Your job with the data below is to output exactly the lines from the one holding "[kinds of logic after synthesis]" down to the one holding "mem_enable 1, write_back", both included, and no others.

Recorded data
..............................

===== design/flow/design.v =====
module dcache_data_sram
(
	clk_i,
	addr_i,
	data_i,
	enable_i,
	write_i,
	data_o
);
input				  clk_i;
input	[4:0]		addr_i;
input	[255:0]	data_i;
input				  enable_i;
input				  write_i;
output	[255:0] 	data_o;
reg		[255:0]		memory 			[0:31];	
always@(posedge clk_i) begin
    if(enable_i && write_i) begin
		memory[addr_i]   <= data_i;
	end
end
assign 	data_o = (enable_i) ? memory[addr_i] : 256'b0;
endmodule
module dcache_tag_sram
(
	clk_i,
	addr_i,
	data_i,
	enable_i,
	write_i,
	data_o
);
input				  clk_i;
input	[4:0]		addr_i;
input	[23:0]	data_i;
input				  enable_i;
input				  write_i;
output	[23:0] 		data_o;
reg		[23:0]		memory 			[0:31];	
always@(posedge clk_i) begin
    if(enable_i && write_i) begin
		memory[addr_i]   <= data_i;
	end
end
assign 	data_o = (enable_i) ? memory[addr_i] : 24'b0;
endmodule
module dcache_top
(
	clk_i, 
	rst_i,
	mem_data_i, 
	mem_ack_i, 	
	mem_data_o, 
	mem_addr_o, 	
	mem_enable_o, 
	mem_write_o, 
	p1_data_i, 
	p1_addr_i, 	
	p1_MemRead_i, 
	p1_MemWrite_i, 
	p1_data_o, 
	p1_stall_o
);
input				clk_i; 
input				rst_i;
input	[256-1:0]	  		mem_data_i; 
input				      	mem_ack_i; 
output	[256-1:0]			mem_data_o; 
output	[32-1:0]			mem_addr_o; 	
output				    	mem_enable_o; 
output				    	mem_write_o; 
input	[32-1:0]			p1_data_i; 
input	[32-1:0]			p1_addr_i; 	
input				    	p1_MemRead_i; 
input				    	p1_MemWrite_i; 
output	[32-1:0]			p1_data_o; 
output				  		p1_stall_o; 
wire	[4:0]		  		cache_sram_index;
wire				    	cache_sram_enable;
wire	[23:0]				cache_sram_tag;
wire	[255:0]				cache_sram_data;
wire				    	cache_sram_write;
wire	[23:0]				sram_cache_tag;
wire	[255:0]				sram_cache_data;
wire						sram_valid;
wire						sram_dirty;
parameter 					STATE_IDLE			= 3'h0,
					      	STATE_READMISS		= 3'h1,
					      	STATE_READMISSOK	= 3'h2,
					      	STATE_WRITEBACK		= 3'h3,
					      	STATE_MISS			= 3'h4;
reg		[2:0]				state;
reg					  		mem_enable;
reg					  		mem_write;
reg					  		cache_we;
wire				  		cache_dirty;
reg					  		write_back;
wire	[4:0]		  		p1_offset;
wire	[4:0]		  		p1_index;
wire	[21:0]				p1_tag;
wire	[255:0]				r_hit_data;
wire	[21:0]				sram_tag;
wire				    	hit;
reg		[255:0]				w_hit_data;
wire				    	write_hit;
wire				    	p1_req;
reg		[31:0]				p1_data;
assign 	p1_req     = p1_MemRead_i | p1_MemWrite_i;
assign	p1_offset  = p1_addr_i[4:0];
assign	p1_index   = p1_addr_i[9:5];
assign	p1_tag     = p1_addr_i[31:10];
assign	p1_stall_o = ~hit & p1_req;
assign	p1_data_o  = p1_data; 
assign	sram_valid = sram_cache_tag[23];
assign	sram_dirty = sram_cache_tag[22];
assign	sram_tag   = sram_cache_tag[21:0];
assign	cache_sram_index  = p1_index;
assign	cache_sram_enable = p1_req;
assign	cache_sram_write  = cache_we | write_hit;
assign	cache_sram_tag    = {1'b1, cache_dirty, p1_tag};	
assign	cache_sram_data   = (hit) ? w_hit_data : mem_data_i;
assign	mem_enable_o = mem_enable;
assign	mem_addr_o   = (write_back) ? {sram_tag, p1_index, 5'b0} : {p1_tag, p1_index, 5'b0};
assign	mem_data_o   = sram_cache_data;
assign	mem_write_o  = mem_write;
assign	write_hit    = hit & p1_MemWrite_i;
assign	cache_dirty  = write_hit;
assign	hit= ((sram_tag==p1_tag) & sram_valid) ? 1'b1 : 1'b0;
assign  r_hit_data=hit ? sram_cache_data : 256'b0;
always@(p1_offset or r_hit_data) begin
	case(p1_offset>>2)
		0:p1_data=r_hit_data[31:0];
		1:p1_data=r_hit_data[63:32];
		2:p1_data=r_hit_data[95:64];
		3:p1_data=r_hit_data[127:96];
		4:p1_data=r_hit_data[159:128];
		5:p1_data=r_hit_data[191:160];
		6:p1_data=r_hit_data[223:192];
		7:p1_data=r_hit_data[255:224];
		default:p1_data=32'b0;
	endcase
end
always@(p1_offset or r_hit_data or p1_data_i) begin
	case(p1_offset>>2)
		0:w_hit_data={r_hit_data[255:32],p1_data_i};
		1:w_hit_data={r_hit_data[255:64],p1_data_i,r_hit_data[31:0]};
		2:w_hit_data={r_hit_data[255:96],p1_data_i,r_hit_data[63:0]};
		3:w_hit_data={r_hit_data[255:128],p1_data_i,r_hit_data[95:0]};
		4:w_hit_data={r_hit_data[255:160],p1_data_i,r_hit_data[127:0]};
		5:w_hit_data={r_hit_data[255:192],p1_data_i,r_hit_data[159:0]};
		6:w_hit_data={r_hit_data[255:224],p1_data_i,r_hit_data[191:0]};
		7:w_hit_data={p1_data_i,r_hit_data[223:0]};
		default:w_hit_data=256'b0;
	endcase
end
always@(posedge clk_i or negedge rst_i) begin
	if(~rst_i) begin
		state      <= STATE_IDLE;
		mem_enable <= 1'b0;
		mem_write  <= 1'b0;
		cache_we   <= 1'b0; 
		write_back <= 1'b0;
	end
	else begin
		case(state)		
			STATE_IDLE: begin
				if(p1_req && !hit) begin	 
					state <= STATE_MISS;
				end
				else begin
					state <= STATE_IDLE;
				end
			end
			STATE_MISS: begin
				if(sram_dirty) begin		 
					mem_enable <= 1'b1;
					mem_write <= 1'b1;
					write_back <= 1'b1;
					state <= STATE_WRITEBACK;
				end
				else begin					 
					mem_enable <= 1'b1;
					mem_write <= 1'b0;
					state <= STATE_READMISS;
				end
			end
			STATE_READMISS: begin
				if(mem_ack_i) begin			 
					cache_we <= 1'b1;
					mem_enable <= 1'b0;
					state <= STATE_READMISSOK;
				end
				else begin
					state <= STATE_READMISS;
				end
			end
			STATE_READMISSOK: begin			 
					cache_we <= 1'b0;
				state <= STATE_IDLE;
			end
			STATE_WRITEBACK: begin
				if(mem_ack_i) begin			 
					mem_write <= 1'b0;
					write_back <= 1'b0;
					state <= STATE_READMISS;
				end
				else begin
					state <= STATE_WRITEBACK;
				end
			end
		endcase
	end
end
dcache_tag_sram dcache_tag_sram
(
	.clk_i(clk_i),
	.addr_i(cache_sram_index),
	.data_i(cache_sram_tag),
	.enable_i(cache_sram_enable),
	.write_i(cache_sram_write),
	.data_o(sram_cache_tag)
);
dcache_data_sram dcache_data_sram
(
	.clk_i(clk_i),
	.addr_i(cache_sram_index),
	.data_i(cache_sram_data),
	.enable_i(cache_sram_enable),
	.write_i(cache_sram_write),
	.data_o(sram_cache_data)
);
endmodule

===== design/flow/constraint.sdc =====
current_design dcache_top

set clk_period 203.7
set clk_io_pct 0.2

create_clock -name clk0 -period $clk_period [get_ports {clk_i}]

set non_clock_inputs [all_inputs -no_clocks]
set_input_delay [expr $clk_period * $clk_io_pct] -clock clk0 $non_clock_inputs
set_output_delay [expr $clk_period * $clk_io_pct] -clock clk0 [all_outputs]

===== design/flow/run.sh =====
#!/bin/bash
# OpenROAD 26Q1-2900-gdf79404cd8, Yosys 0.63+post, stock flow scripts
make -C /OpenROAD-flow-scripts/flow DESIGN_CONFIG=/design/flow/config.mk WORK_HOME=/design/flow/orfs finish

===== design/flow/config.mk =====
export PLATFORM = sky130hd
export DESIGN_NAME = dcache_top
export DESIGN_NICKNAME = dcache_top
export VERILOG_FILES = /design/flow/design.v
export SDC_FILE = /design/flow/constraint.sdc
export NUM_CORES = 4
export LEC_CHECK = 1
export CORE_UTILIZATION = 30
export SYNTH_MEMORY_MAX_BITS = 65536

==> qor.csv <==
metric;value;unit
outcome;completed;
worst slew margin relative to its limit;0.140;
reported max-cap violation count;0;
GR Layer Usage met1;0.193;
crit-path max FO;77;
number of buffers created by CTS;839;
port buffer count;640;
warnings from Yosys;3;
total routing resource utilization after global routing;0.224;
Pins Over Slew Limit;0;
clock skew;0.121;ns
post-layout worst setup margin;112.98;ns
power after layout;3.87;mW
number of H-tree levels;6;
root buffer cell;sky130_fd_sc_hd__clkbuf_16;
number of design rule violations left after detail routing;0;
Routed Antenna Nets;0;
CP Capture Type;output port;
CTS Hold Bufs;0;
fraction of registers with async set or reset after synthesis;0.00101;
Final Hold Violating Endpoints;0;
TritonCTS sink count;8937;
pin count of the biggest net entering global routing;78;
minimum clock period after layout;90.72;ns
vias in the first global route;188000;
share of the synthesized area in the top cell type;0.782;
Clock Tree Buf Depth;5;
number of enable flip-flop cells;8928;
yosys-reported design area after synthesis;343000;um2
count of warning messages emitted by the tools;29;
Core Area;1140000;um2
final weighted congestion in routability-driven placement;0.892;
Design Area, Final;400000;um2
CP arrival;49.98;ns
worst slack after detailed placement;112.88;ns
placed cell area;373000;um2
Most used DFF post-synth;sky130_fd_sc_hd__edfxtp_1;
Total Wirelength;1210;mm
number of different library cells in the post-synthesis netlist;52;
number of placement rows;392;
Synthesized registers;8937;
endpoints failing setup;0;
fraction of the core area covered by cells at the end of the flow;0.351;
Peak VDD IR;0.00829;mV
half-perimeter wire length after placement;739;mm
per-instance average area after synthesis;23.0;um2
core utilization before placement;0.301;
clock tree from TritonCTS;built;
Post-Synthesis Cells;14900;
CP startpoint kind;input pin;
data required time at the worst endpoint;162.96;ns
leading area contributor after synthesis;sky130_fd_sc_hd__edfxtp_1;
total die size;1150000;um2
slew at the pin closest to its max-slew limit;1.28;ns
number of antenna violations at the first check in global routing;135;
global-route met2 utilization;0.307;
RSZ-0062 raised after global routing;false;
Static Leak;124;nW
start-to-end type of the worst setup path;in -> out;
accumulated negative setup slack;0;ns
sequential share of the synthesized area;0.782;
cell area after technology mapping;343000;um2
area added between synthesis and finish;16.7;%
total power density per cell area;9.68;nW/um2
most heavily used metal layer in global routing;met2;
Min Hold Slack;0.489;ns
average via count per standard cell;5.33;
filler cell count;103000;
number of standard cells in the layout, taps in and fillers out;32500;
final clock period utilization by the worst path;0.445;
first-pass iteration count of the detailed router;5;
path class of the lowest-slack min-delay path;reg -> reg;
I/O pins;648;
total number of vias;173000;
final global-route overflow total;0;
cell count in the Yosys report;14900;
wire length of the first global-routing pass;1620;mm
count of cells resized by post-cts repair;0;
DIE HEIGHT;1.07;mm
cell count after placement;30800;
register clock-pin slew on the reported worst setup and hold paths;0.05;ns
share of cells above drive strength 1;0.283;
highest clock rate;11.0;MHz
clock latency of the later-clocked register in the worst-skew pair;1.15;ns
met3 Resource Use GR;0.244;
most area-consuming cells after synthesis;sky130_fd_sc_hd__edfxtp_1 78%, sky130_fd_sc_hd__mux4_2 14%, sky130_fd_sc_hd__a22oi_1 1.3%;
first-iteration detailed-routing DRC count;12600;
wire length per cell;37.1;um
die width;1.07;mm
buffers inserted during post-CTS setup optimization;0;
[layout by cell type, fill, tap and decap left out, types with 34 or more instances in the layout]
cell type                         count
sky130_fd_sc_hd__buf_12              39
sky130_fd_sc_hd__clkdlybuf4s50_1    606
sky130_fd_sc_hd__nand2_1            392
sky130_fd_sc_hd__edfxtp_1          8928
sky130_fd_sc_hd__mux4_2            2072
sky130_fd_sc_hd__a31oi_1            202
sky130_fd_sc_hd__o22ai_1            160
sky130_fd_sc_hd__mux2i_1            321
sky130_fd_sc_hd__nor2_1              67
sky130_fd_sc_hd__clkbuf_1           179
sky130_fd_sc_hd__mux2_2             166
sky130_fd_sc_hd__buf_4             1019
sky130_fd_sc_hd__mux2_4             240
sky130_fd_sc_hd__diode_2            202
sky130_fd_sc_hd__a22oi_1            575
sky130_fd_sc_hd__clkinv_1           215
sky130_fd_sc_hd__a22o_1             291
sky130_fd_sc_hd__a221oi_1           282
sky130_fd_sc_hd__clkbuf_16          850
sky130_fd_sc_hd__nor3_2              34
sky130_fd_sc_hd__a31oi_2             95
sky130_fd_sc_hd__bufinv_16           64
sky130_fd_sc_hd__clkinv_2           141
[worst paths after layout]
| check | endpoint | slack (ns) | start | cells past startpoint |
|---|---|---|---|---|
| min reg2reg | cache_we | 0.49 | state[2] | 1 |
| max | p1_data_o[19] | 112.98 | p1_addr_i[6] | 17 |
| min | cache_we | 0.49 | state[2] | 1 |
| max in group asynchronous | state[0] | 163.39 | rst_i | 1 |
| min in group asynchronous | state[1] | 39.99 | rst_i | 1 |
| max reg2reg | dcache_data_sram.memory[7][57] | 196.09 | dcache_tag_sram.memory[14][16] | 16 |
[power by group]
part	total [mW]	switching [mW]	internal, mW
combinational	0.285	0.191	0.0935
sequential	2.06	0.00517	2.05
clock	1.53	0.688	0.846
total	3.87	0.884	2.99
[kinds of logic after synthesis]
kind of cell    after synthesis  share of synthesized area
xor+xnor                     22                   0.000562
simple gates                562                    0.00706
other cells                   1                  0.0000109
flops                      8937                      0.782
mux                        2799                      0.161
buf+inv                     921                     0.0122
compound gates             1645                     0.0365
[sequential cells by signal, summed over array words and instances (netlist names)]
signal and flops:
mem_enable 1, write_back 1, mem_write 1, dcache_tag_sram.memory 736, state 5, dcache_data_sram.memory 8192, cache_we 1
[layout make-up]
type / count / area [um2] / area share
Timing Repair Buffer: 1675 / 14600 / 0.0365
Tap cell: 15200 / 19000 / 0.0474
Inverter: 4 / 15.0 / 0.0000375
Multi-Input combinational cell: 5033 / 71500 / 0.179
Antenna cell: 202 / 505 / 0.00126
Clock buffer: 1029 / 21900 / 0.0548
Clock inverter: 490 / 4370 / 0.0109
Sequential cell: 8937 / 268000 / 0.670
[synthesized netlist by cell type (all sizes together), types with 2 or more instances]
| master | instances |
|---|---|
| a21oi | 2 |
| a221oi | 291 |
| a22o | 291 |
| a22oi | 582 |
| a31oi | 299 |
| a41oi | 12 |
| and2 | 4 |
| and3 | 3 |
| and3b | 4 |
| buf | 416 |
| clkbuf | 501 |
| dfrtp | 8 |
| edfxtp | 8928 |
| inv | 4 |
| mux2 | 406 |
| mux2i | 321 |
| mux4 | 2072 |
| nand2 | 393 |
| nand2b | 3 |
| nand3 | 4 |
| nand3b | 4 |
| nand4 | 6 |
| nand4b | 4 |
| nand4bb | 6 |
| nor2 | 70 |
| nor3 | 35 |
| nor3b | 5 |
| nor4 | 9 |
| o21ai | 3 |
| o22ai | 160 |
| or2 | 4 |
| or3b | 2 |
| or4b | 4 |
| xnor2 | 20 |
| xor2 | 2 |
[per-layer routing]
metal  share of wire  vias up
met5          0.0078        -
met4           0.061      182
met3            0.24     2379
met2            0.43    15800
met1            0.26    87000
li1                -    68000
[worst max-delay path, stage by stage]
cell and delay [ns]:
sky130_fd_sc_hd__buf_16 0.30, sky130_fd_sc_hd__buf_4 0.70, sky130_fd_sc_hd__buf_4 0.76, sky130_fd_sc_hd__buf_4 0.68
sky130_fd_sc_hd__buf_4 0.55, sky130_fd_sc_hd__buf_4 0.63, sky130_fd_sc_hd__buf_4 0.65, sky130_fd_sc_hd__buf_4 0.63
sky130_fd_sc_hd__buf_4 0.66, sky130_fd_sc_hd__mux4_2 0.34, sky130_fd_sc_hd__a22o_1 0.13, sky130_fd_sc_hd__a221oi_1 0.07
sky130_fd_sc_hd__a31oi_2 0.65, sky130_fd_sc_hd__buf_4 0.38, sky130_fd_sc_hd__a22oi_1 0.15, sky130_fd_sc_hd__a31oi_1 0.84
sky130_fd_sc_hd__clkdlybuf4s50_1 0.64
Power is estimated from default activity; no workload was simulated.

..............................

Exercise result —
[kinds of logic after synthesis]
kind of cell    after synthesis  share of synthesized area
xor+xnor                     22                   0.000562
simple gates                562                    0.00706
other cells                   1                  0.0000109
flops                      8937                      0.782
mux                        2799                      0.161
buf+inv                     921                     0.0122
compound gates             1645                     0.0365
[sequential cells by signal, summed over array words and instances (netlist names)]
signal and flops:
mem_enable 1, write_back 1, mem_write 1, dcache_tag_sram.memory 736, state 5, dcache_data_sram.memory 8192, cache_we 1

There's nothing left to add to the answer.